= Gerhard Schulz (musician) =

Austrian violinist (born 1951)

Gerhard Schulz (born 23 September 1951) is an Austrian violinist, conductor and academic.

== Life ==
Born in Linz, Schulz was born as the fourth child of a family of musicians and studied with Franz Samohyl at the University of Music and Performing Arts Vienna, Sándor Végh at the Robert Schumann Hochschule Düsseldorf and Shmuel Ashkenasi in the USA. He was involved in the founding of the Salzburg String Trio and the Schulz Ensemble and was first violinist of the Düsseldorf String Quartet.

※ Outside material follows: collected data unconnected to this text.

Background: an optimization exercise with open tools, aiming at small area, a short achievable clock period and few clock cycles. Do not read the settings as production practice.
At most, simulation tests tie the RTL to the original design; equivalence was not proved.
Power figures rest on the tool's default switching activity, not on a simulated workload.

// tfacc_rd_burst
module tfacc_rd_burst
#(
   parameter int NENT = 15
)(
   input  logic         clk,
   input  logic         xrst,
   input  logic         cmd_valid,
   output logic         cmd_ready,
   input  logic [39:0]  cmd_adr,
   input  logic [19:0]  cmd_len,
   output logic         busy,
   output logic         done,
   output logic         err,
   output logic [3:0]   M00_AXI_ARID,
   output logic [39:0]  M00_AXI_ARADDR,
   output logic [7:0]   M00_AXI_ARLEN,
   output logic [2:0]   M00_AXI_ARSIZE,
   output logic [1:0]   M00_AXI_ARBURST,
   output logic         M00_AXI_ARVALID,
   input  logic         M00_AXI_ARREADY,
   input  logic [127:0] M00_AXI_RDATA,
   input  logic [1:0]   M00_AXI_RRESP,
   input  logic         M00_AXI_RLAST,
   input  logic         M00_AXI_RVALID,
   output logic         M00_AXI_RREADY,
   output logic [127:0] od,
   output logic         ovalid,
   input  logic         oready,
   output logic         olast
);
Settings: LEC_CHECK=0, ABC_CLOCK_PERIOD_IN_PS=2000, CAP_MARGIN=20, CORE_MARGIN=2, CORE_UTILIZATION=70, CTS_CLUSTER_DIAMETER=100, CTS_CLUSTER_SIZE=25, SETUP_SLACK_MARGIN=4.5, SLEW_MARGIN=20; clock period 7.0 ns.
run.sh (not shown) runs the stock make flow with config.mk's settings and CLKGATE_MAP_FILE= SYNTH_SCRIPT=/design/flow/synth_recipe.tcl, a recipe that flattens the netlist after the stock synthesis.
==> next run, changes <==
--- a/flow/design.v
+++ b/flow/design.v
@@ -1,69 +1,66 @@
 package tfacc_pkg;
    typedef logic [127:0] u128_t;
    localparam logic [2:0] AXI_SIZE_16B   = 3'b100;
    localparam logic [1:0] AXI_BURST_INCR = 2'b01;
 endpackage
 module tfacc_rfifo
 #(
    parameter int DEPTH = 15,
-   parameter int W     = 128
+   parameter int W     = 129
 )(
    input  logic          clk,
    input  logic          xrst,
    input  logic          i_wr_vld,
    input  logic [W-1:0]  i_wr_dat,
-   input  logic          i_wr_last,  
    input  logic          i_fin,      
    output logic          o_vld,
    output logic [W-1:0]  o_dat,
    output logic          o_last,     
    input  logic          i_rdy
 );
    logic [W-1:0]     r_mem [0:DEPTH-1];
    logic [DEPTH-1:0] r_wptr;
    logic [DEPTH-1:0] r_rptr;
    logic             r_ne;       
    logic             r_full;     
    logic             w_ld;
    logic             w_rd;
-   logic             w_wr;       
    logic             w_one;      
    logic             w_almost;   
    logic [W-1:0]     w_head;
    assign w_ld     = !o_vld || i_rdy;
    assign w_rd     = r_ne && w_ld;
-   assign w_wr     = i_wr_vld && (r_ne || !w_ld);
    assign w_one    = |({r_rptr[DEPTH-2:0], r_rptr[DEPTH-1]} & r_wptr);
    assign w_almost = |({r_wptr[DEPTH-2:0], r_wptr[DEPTH-1]} & r_rptr);
    always_comb begin
-      w_head = i_wr_dat & {W{!r_ne}};
-      for (int i = 0; i < DEPTH; i++) w_head = w_head | (r_mem[i] & {W{r_rptr[i] && r_ne}});
+      w_head = '0;
+      for (int i = 0; i < DEPTH; i++) w_head = w_head | (r_mem[i] & {W{r_rptr[i]}});
    end
    always_ff @(posedge clk) begin
       if (!xrst) begin
          r_wptr <= DEPTH'(1);
          r_rptr <= DEPTH'(1);
          r_ne   <= 1'b0;
          r_full <= 1'b0;
          o_vld  <= 1'b0;
       end else begin
-         if (w_wr) r_wptr <= {r_wptr[DEPTH-2:0], r_wptr[DEPTH-1]};
-         if (w_rd) r_rptr <= {r_rptr[DEPTH-2:0], r_rptr[DEPTH-1]};
-         r_ne   <= w_wr || (r_ne && !(w_rd && w_one));
-         r_full <= (r_full && !(w_rd && !w_wr)) || (w_wr && !w_rd && w_almost);
-         if (w_ld) o_vld <= r_ne || i_wr_vld;
+         if (i_wr_vld) r_wptr <= {r_wptr[DEPTH-2:0], r_wptr[DEPTH-1]};
+         if (w_rd)     r_rptr <= {r_rptr[DEPTH-2:0], r_rptr[DEPTH-1]};
+         r_ne   <= i_wr_vld || (r_ne && !(w_rd && w_one));
+         r_full <= (r_full && !(w_rd && !i_wr_vld)) || (i_wr_vld && !w_rd && w_almost);
+         if (w_ld) o_vld <= r_ne;
       end
    end
    always_ff @(posedge clk) begin
       if (w_ld) begin
          o_dat  <= w_head;
-         o_last <= r_ne ? (w_one && i_fin) : i_wr_last;
+         o_last <= w_one && i_fin;
       end
    end
    always_ff @(posedge clk) begin
       for (int i = 0; i < DEPTH; i++)
          if (r_wptr[i] && !r_full) r_mem[i] <= i_wr_dat;
    end
 endmodule
 module tfacc_rd_burst
 #(
@@ -151,19 +148,18 @@
    assign M00_AXI_RREADY  = 1'b1;
    tfacc_rfifo #(
       .DEPTH(NENT),
       .W    (128)
    ) u_rfifo (
       .clk      (clk),
       .xrst     (xrst),
       .i_wr_vld (w_wr),
       .i_wr_dat (M00_AXI_RDATA),
-      .i_wr_last(M00_AXI_RLAST && r_alliss && !r_bo[1]),
       .i_fin    (r_alliss && !r_bo[0]),
       .o_vld    (ovalid),
       .o_dat    (od),
       .o_last   (olast),
       .i_rdy    (oready)
    );
    always_ff @(posedge clk) begin
       if (!xrst) begin
          s_idle   <= 1'b1;
Result: Synthesized area shrinks slightly. Core utilization shrinks by 0.51 points. Sequential power stays flat. Via count shrinks by a few percent. Worst setup slack loses 0.019 ns. Design area shrinks by a few percent.
Testbench counts after the change, summed over its fixed seeds: cycles 303,354.
The RTL of the first run of this note was laid out without a check of its function.

-- separate check: timing with driven ports --
The flow's constraints put no driver on any port. The routed layouts listed below were extracted and timed again, unchanged, in two steps. Step 1, drivers: a clkbuf_16 drives clk and a buf_2 each remaining input, both assumed. Step 2 moves the port delays by t, midway between the first and last clock arrival at a register: inputs arrive t later, outputs are due t later. That takes back most of the time a late clock gives input paths. Slacks: ideal ports / drivers / drivers and shift; pairs: ideal ports / drivers.
| run | t, ns | slack for setup (ns) | worst setup path at the end |
|---|---|---|---|
| the first run | 0.803 | 4.134 / 4.050 / 3.744 | input to register |
| the second run | 0.781 | 4.115 / 4.038 / 3.707 | input to register |
After both steps every run listed still meets setup and hold. The setup slack of the second run, which loses most, moves by -0.077 ns with the drivers and by -0.408 ns with both steps.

Since 1980 Schulz has been Professor of Violin at the University of Music and Performing Arts Vienna and since 1993 he has also been Visiting scholar for chamber music at the Hochschule für Musik und Tanz Köln.

He was a member of the Alban Berg Quartet with whom he played for more than 30 years in the most important music centres of the world. After the Alban Berg Quartet had finished its concert activities in summer 2008, Schulz founded the piano quartet "Waldstein Ensemble".

He made his debut as a conductor in November 2009 with the Copenhagen Philharmonic and since then has dedicated himself to working with his students.

His brother was the flautist Wolfgang Schulz.